Serotonin toxicity: Rx
Advanced, Organ-Based and Clinical Sciences
The serotonin syndrome is suspected when a patient is exposed to exogenous serotonergic medications, particularly if exposed to multiple agents. The symptoms include but are not limited to agitation, altered mental status, clonus, diaphoresis, tachycardia, hyperthermia and hypertension. The syndrome varies significantly in its severity, with many minor cases likely going undiagnosed, ranging to very severe illness requiring ICU stay, multiorgan failure, and even death as a result of the syndrome.
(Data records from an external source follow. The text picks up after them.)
[src/rtl/axi_lite_intr_pkg.sv]
// Shared constants and FSM state types for the AXI4-Lite interrupt controller slave.
package axi_lite_intr_pkg;

    localparam logic [4:0] GIE_OFS = 5'h00;
    localparam logic [4:0] IER_OFS = 5'h04;
    localparam logic [4:0] ISR_OFS = 5'h08;
    localparam logic [4:0] IAR_OFS = 5'h0C;
    localparam logic [4:0] IPR_OFS = 5'h10;

    localparam logic [1:0] RESP_OKAY   = 2'b00;
    localparam logic [1:0] RESP_SLVERR = 2'b10;

    typedef enum logic {W_IDLE, W_RESP} wr_state_e;
    typedef enum logic {R_IDLE, R_DATA} rd_state_e;

endpackage
--- config.mk ---
export PLATFORM = sky130hd
export DESIGN_NAME = fma_scheduler
export DESIGN_NICKNAME = d
export VERILOG_FILES = /design/src/rtl/fma_scheduler.sv
export SDC_FILE = /design/constraint.sdc
export NUM_CORES = 1
export LEC_CHECK = 0
export ABC_CLOCK_PERIOD_IN_PS = 3900
export BUFFER_PORTS_ARGS = -buffer_cell sky130_fd_sc_hd__buf_2
export CORE_ASPECT_RATIO = 1.4
export CORE_MARGIN = 1.5
export CORE_UTILIZATION = 46
export CTS_BUF_LIST = sky130_fd_sc_hd__clkbuf_16
export DETAILED_ROUTE_END_ITERATION = 7
export PLACE_DENSITY = 0.89
export SLEW_MARGIN = 20
export SYNTH_ARGS = -nofsm -noshare
export SYNTH_HDL_FRONTEND = slang
export SYNTH_SLANG_ARGS = --single-unit
--- constraint.sdc ---
create_clock -name clk -period 3.9 [get_ports clk]
set_clock_uncertainty 0.2 [all_clocks]
set_input_delay 0.39 -clock clk [delete_from_list [all_inputs] [get_ports clk]]
set_output_delay 0.39 -clock clk [all_outputs]
set_load 0.1 [all_outputs]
The mainstay of treatment for severe serotonin syndrome is cessation of the offending agent(s) and supportive care, as the symptoms will abate with time. Supportive care may include active cooling, mechanical ventilation, sedation, and hemodynamic support as appropriate. The prototypical sedative for severe serotonin syndrome is a benzodiazepine infusion. Propofol and dexmedetomidine have also proven useful. In extreme cases pharmacologic paralysis may be indicated if gas exchange is profoundly impaired or metabolic demand is unable to be adequately controlled. Temperature management consists of both external cooling as well as cooled intravenous fluids.
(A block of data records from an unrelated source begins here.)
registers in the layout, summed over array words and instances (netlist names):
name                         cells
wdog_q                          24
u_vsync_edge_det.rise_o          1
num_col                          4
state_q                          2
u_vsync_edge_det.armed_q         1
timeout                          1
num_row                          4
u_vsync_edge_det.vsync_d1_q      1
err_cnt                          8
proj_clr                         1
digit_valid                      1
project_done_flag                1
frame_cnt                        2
`src/rtl/truth_table_sweeper.sv`:
```
// truth_table_sweeper: built-in self-check sequencer for one minimized
// logic block. It sweeps every input vector, waits SETTLE_CYCLES per
// vector, and compares the block output against a golden truth table.
// Ports:
//   clk, rst          clock (rising edge), async active-high reset
//   start, abort      begin a sweep (IDLE only) / cancel a running sweep
//   dut_in, dut_out   vector driven to the block / its output F
//   busy, done        sweep running / one-cycle completion pulse
//   pass              last completed sweep had no mismatches
//   mismatch_count    number of mismatching vectors
//   first_fail_idx    lowest mismatching vector, valid when
//   first_fail_valid  is set
module truth_table_sweeper #(
    parameter int                          N_INPUTS      = 5,
    parameter logic [(1<<N_INPUTS)-1:0]    GOLDEN        = '0,
    parameter int                          SETTLE_CYCLES = 1
) (
    input  logic                clk,
    input  logic                rst,
    input  logic                start,
    input  logic                abort,
    output logic [N_INPUTS-1:0] dut_in,
    input  logic                dut_out,
    output logic                busy,
    output logic                done,
    output logic                pass,
    output logic [N_INPUTS:0]   mismatch_count,
    output logic [N_INPUTS-1:0] first_fail_idx,
    output logic                first_fail_valid
);

    localparam int SW = (SETTLE_CYCLES > 1) ? $clog2(SETTLE_CYCLES) : 1;
    localparam int CW = N_INPUTS + 1;
    localparam logic [SW-1:0]       SLAST   = SW'(SETTLE_CYCLES - 1);
    localparam logic [N_INPUTS-1:0] IDX_MAX = '1;

    typedef enum logic [1:0] {
        IDLE = 2'd0,
        RUN  = 2'd1,
        DONE = 2'd2
    } state_t;

    state_t              r_state;
    logic [N_INPUTS-1:0] r_idx;
    logic [SW-1:0]       r_settle;
    logic                r_busy;
    logic                r_done;
    logic                r_pass;
    logic [CW-1:0]       r_mcnt;
    logic [N_INPUTS-1:0] r_ffi;
    logic                r_ffv;

    logic w_miss;

    // The vector index doubles as the driven input vector.
    assign dut_in           = r_idx;
    assign busy             = r_busy;
    assign done             = r_done;
    assign pass             = r_pass;
    assign mismatch_count   = r_mcnt;
    assign first_fail_idx   = r_ffi;
    assign first_fail_valid = r_ffv;

    assign w_miss = dut_out ^ GOLDEN[r_idx];

    always_ff @(posedge clk or posedge rst) begin
        if (rst) begin
            r_state  <= IDLE;
            r_idx    <= '0;
            r_settle <= '0;
            r_busy   <= 1'b0;
            r_done   <= 1'b0;
            r_pass   <= 1'b0;
            r_mcnt   <= '0;
            r_ffi    <= '0;
            r_ffv    <= 1'b0;
        end else begin
            case (r_state)
                IDLE: begin
                    if (start) begin
                        r_state  <= RUN;
                        r_idx    <= '0;
                        r_settle <= '0;
                        r_busy   <= 1'b1;
                        r_pass   <= 1'b0;
                        r_mcnt   <= '0;
                        r_ffi    <= '0;
                        r_ffv    <= 1'b0;
                    end
                end
                RUN: begin
                    if (abort) begin
                        r_state  <= IDLE;
                        r_idx    <= '0;
                        r_settle <= '0;
                        r_busy   <= 1'b0;
                        r_pass   <= 1'b0;
                        r_mcnt   <= '0;
                        r_ffi    <= '0;
                        r_ffv    <= 1'b0;
                    end else if (r_settle < SLAST) begin
                        r_settle <= r_settle + SW'(1);
                    end else begin
                        if (w_miss) begin
                            r_mcnt <= r_mcnt + CW'(1);
                            if (!r_ffv) begin
                                r_ffi <= r_idx;
                                r_ffv <= 1'b1;
                            end
                        end
                        if (r_idx == IDX_MAX) begin
                            // Final vector: pass must include this sample.
                            r_state <= DONE;
                            r_busy  <= 1'b0;
                            r_done  <= 1'b1;
                            r_pass  <= (r_mcnt == '0) && !w_miss;
                        end else begin
                            r_idx    <= r_idx + N_INPUTS'(1);
                            r_settle <= '0;
                        end
                    end
                end
                DONE: begin
                    r_state <= IDLE;
                    r_done  <= 1'b0;
                end
                default: begin
                    r_state <= IDLE;
                    r_busy  <= 1'b0;
                    r_done  <= 1'b0;
                end
            endcase
        end
    end

endmodule

```
<file path="config.mk">
export PLATFORM = sky130hd
export DESIGN_NAME = uart_tx_arbiter
export DESIGN_NICKNAME = d
export VERILOG_FILES = /design/src/rtl/uart_tx_arbiter.sv
export SDC_FILE = /design/constraint.sdc
export NUM_CORES = 1
export LEC_CHECK = 0
export BUFFER_PORTS_ARGS = -buffer_cell sky130_fd_sc_hd__buf_2
export CAP_MARGIN = 20
export CORE_ASPECT_RATIO = 1.5
export CORE_MARGIN = 2
export CORE_UTILIZATION = 59
export DETAILED_ROUTE_END_ITERATION = 16
export PLACE_DENSITY = 0.84
export SLEW_MARGIN = 10
export SYNTH_ARGS = -nofsm -noshare
export SYNTH_HDL_FRONTEND = slang
export SYNTH_SLANG_ARGS = --single-unit
export TNS_END_PERCENT = 30
</file>
<file path="constraint.sdc">
create_clock -name clk -period 4.45 [get_ports clk]
set_clock_uncertainty 0.15 [all_clocks]
set_input_delay 0.445 -clock clk [delete_from_list [all_inputs] [get_ports clk]]
set_output_delay 0.445 -clock clk [all_outputs]
set_load 0.01 [all_outputs]
</file>
==> src/rtl/bat_ram_arbiter.sv <==
// Two-port (CPU / DMA loader) arbiter in front of a single-ported 8-bit RAM.
// Define ARB_ROUND_ROBIN_EN for round-robin contention; otherwise CPU has fixed priority.
module bat_ram_arbiter (
  input  logic       CLK,
  input  logic       RST,
  input  logic       CPU_REQ,
  input  logic       CPU_RW,
  input  logic [7:0] CPU_ADDR,
  input  logic [7:0] CPU_WDATA,
  output logic       CPU_ACK,
  output logic [7:0] CPU_RDATA,
  input  logic       DMA_REQ,
  input  logic       DMA_RW,
  input  logic [7:0] DMA_ADDR,
  input  logic [7:0] DMA_WDATA,
  output logic       DMA_ACK,
  output logic [7:0] DMA_RDATA,
  output logic       RAM_EN,
  output logic       RAM_RW,
  output logic [7:0] RAM_ADDR,
  output logic [7:0] RAM_WDATA,
  input  logic [7:0] RAM_RDATA,
  output logic       BUSY
);

  typedef enum logic [1:0] {
    IDLE    = 2'd0,
    GNT_CPU = 2'd1,
    GNT_DMA = 2'd2,
    DONE    = 2'd3
  } state_t;

  state_t     state_q, state_d;
  logic       lat_rw_q, lat_rw_d;
  logic [7:0] lat_addr_q, lat_addr_d;
  logic [7:0] lat_wdata_q, lat_wdata_d;
  logic       ram_en_q, ram_en_d;
  logic       ram_rw_q, ram_rw_d;
  logic [7:0] ram_addr_q, ram_addr_d;
  logic [7:0] ram_wdata_q, ram_wdata_d;
  logic       cpu_ack_q, cpu_ack_d;
  logic       dma_ack_q, dma_ack_d;
  logic [7:0] cpu_rdata_q, cpu_rdata_d;
  logic [7:0] dma_rdata_q, dma_rdata_d;
  logic       busy_q, busy_d;
  logic       pick_dma_s;
`ifdef ARB_ROUND_ROBIN_EN
  logic       last_dma_q, last_dma_d;
`endif

  // Arbitration: which port wins when leaving IDLE this cycle.
  always_comb begin
`ifdef ARB_ROUND_ROBIN_EN
    pick_dma_s = DMA_REQ && (!CPU_REQ || !last_dma_q);
`else
    pick_dma_s = DMA_REQ && !CPU_REQ;
`endif
  end

  // Next-state and next-output computation for the access sequencer.
  always_comb begin
    state_d     = state_q;
    lat_rw_d    = lat_rw_q;
    lat_addr_d  = lat_addr_q;
    lat_wdata_d = lat_wdata_q;
    ram_en_d    = 1'b0;
    ram_rw_d    = 1'b1;
    ram_addr_d  = 8'h00;
    ram_wdata_d = 8'h00;
    cpu_ack_d   = 1'b0;
    dma_ack_d   = 1'b0;
    cpu_rdata_d = cpu_rdata_q;
    dma_rdata_d = dma_rdata_q;
`ifdef ARB_ROUND_ROBIN_EN
    last_dma_d  = last_dma_q;
`endif
    case (state_q)
      IDLE: begin
        if (CPU_REQ || DMA_REQ) begin
          lat_rw_d    = pick_dma_s ? DMA_RW    : CPU_RW;
          lat_addr_d  = pick_dma_s ? DMA_ADDR  : CPU_ADDR;
          lat_wdata_d = pick_dma_s ? DMA_WDATA : CPU_WDATA;
          // RAM strobe is registered here so it is live for exactly the GNT cycle.
          ram_en_d    = 1'b1;
          ram_rw_d    = lat_rw_d;
          ram_addr_d  = lat_addr_d;
          ram_wdata_d = lat_wdata_d;
          state_d     = pick_dma_s ? GNT_DMA : GNT_CPU;
`ifdef ARB_ROUND_ROBIN_EN
          last_dma_d  = pick_dma_s;
`endif
        end else begin
          state_d = IDLE;
        end
      end
      GNT_CPU: begin
        cpu_ack_d = 1'b1;
        state_d   = DONE;
      end
      GNT_DMA: begin
        dma_ack_d = 1'b1;
        state_d   = DONE;
      end
      DONE: begin
        state_d = IDLE;
        if (cpu_ack_q && lat_rw_q) begin
          cpu_rdata_d = RAM_RDATA;
        end else begin
          cpu_rdata_d = cpu_rdata_q;
        end
        if (dma_ack_q && lat_rw_q) begin
          dma_rdata_d = RAM_RDATA;
        end else begin
          dma_rdata_d = dma_rdata_q;
        end
      end
      default: begin
        state_d = IDLE;
      end
    endcase
    busy_d = (state_d != IDLE);
  end

  // State and output registers; async reset aborts any access in flight.
  always_ff @(posedge CLK or negedge RST) begin
    if (!RST) begin
      state_q     <= IDLE;
      lat_rw_q    <= 1'b0;
      lat_addr_q  <= 8'h00;
      lat_wdata_q <= 8'h00;
      ram_en_q    <= 1'b0;
      ram_rw_q    <= 1'b1;
      ram_addr_q  <= 8'h00;
      ram_wdata_q <= 8'h00;
      cpu_ack_q   <= 1'b0;
      dma_ack_q   <= 1'b0;
      cpu_rdata_q <= 8'h00;
      dma_rdata_q <= 8'h00;
      busy_q      <= 1'b0;
`ifdef ARB_ROUND_ROBIN_EN
      last_dma_q  <= 1'b1;
`endif
    end else begin
      state_q     <= state_d;
      lat_rw_q    <= lat_rw_d;
      lat_addr_q  <= lat_addr_d;
      lat_wdata_q <= lat_wdata_d;
      ram_en_q    <= ram_en_d;
      ram_rw_q    <= ram_rw_d;
      ram_addr_q  <= ram_addr_d;
      ram_wdata_q <= ram_wdata_d;
      cpu_ack_q   <= cpu_ack_d;
      dma_ack_q   <= dma_ack_d;
      cpu_rdata_q <= cpu_rdata_d;
      dma_rdata_q <= dma_rdata_d;
      busy_q      <= busy_d;
`ifdef ARB_ROUND_ROBIN_EN
      last_dma_q  <= last_dma_d;
`endif
    end
  end

  // RAM data only arrives in DONE, so it is forwarded during ACK and held afterwards.
  assign CPU_RDATA = (cpu_ack_q && lat_rw_q) ? RAM_RDATA : cpu_rdata_q;
  assign DMA_RDATA = (dma_ack_q && lat_rw_q) ? RAM_RDATA : dma_rdata_q;
  assign CPU_ACK   = cpu_ack_q;
  assign DMA_ACK   = dma_ack_q;
  assign RAM_EN    = ram_en_q;
  assign RAM_RW    = ram_rw_q;
  assign RAM_ADDR  = ram_addr_q;
  assign RAM_WDATA = ram_wdata_q;
  assign BUSY      = busy_q;

endmodule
The most well-studied pharmacologic intervention for serotonin syndrome is cyproheptadine. Cyproheptadine is an antihistamine with antiserotonergic properties. It is only available as an oral formulation, so enteral access is required. Some atypical antipsychotics have also been used due to antiserotonergic effects, such as olanzapine and chlorpromazine. Notably, chlorpromazine may cause hypotension, and is therefore contraindicated in the patient who has progressed to shock as a result of the syndrome. Despite early postulation that it may be beneficial in this hyperthermic state, dantrolene has not been shown to be effective for treatment of the serotonin syndrome, and is not recommended.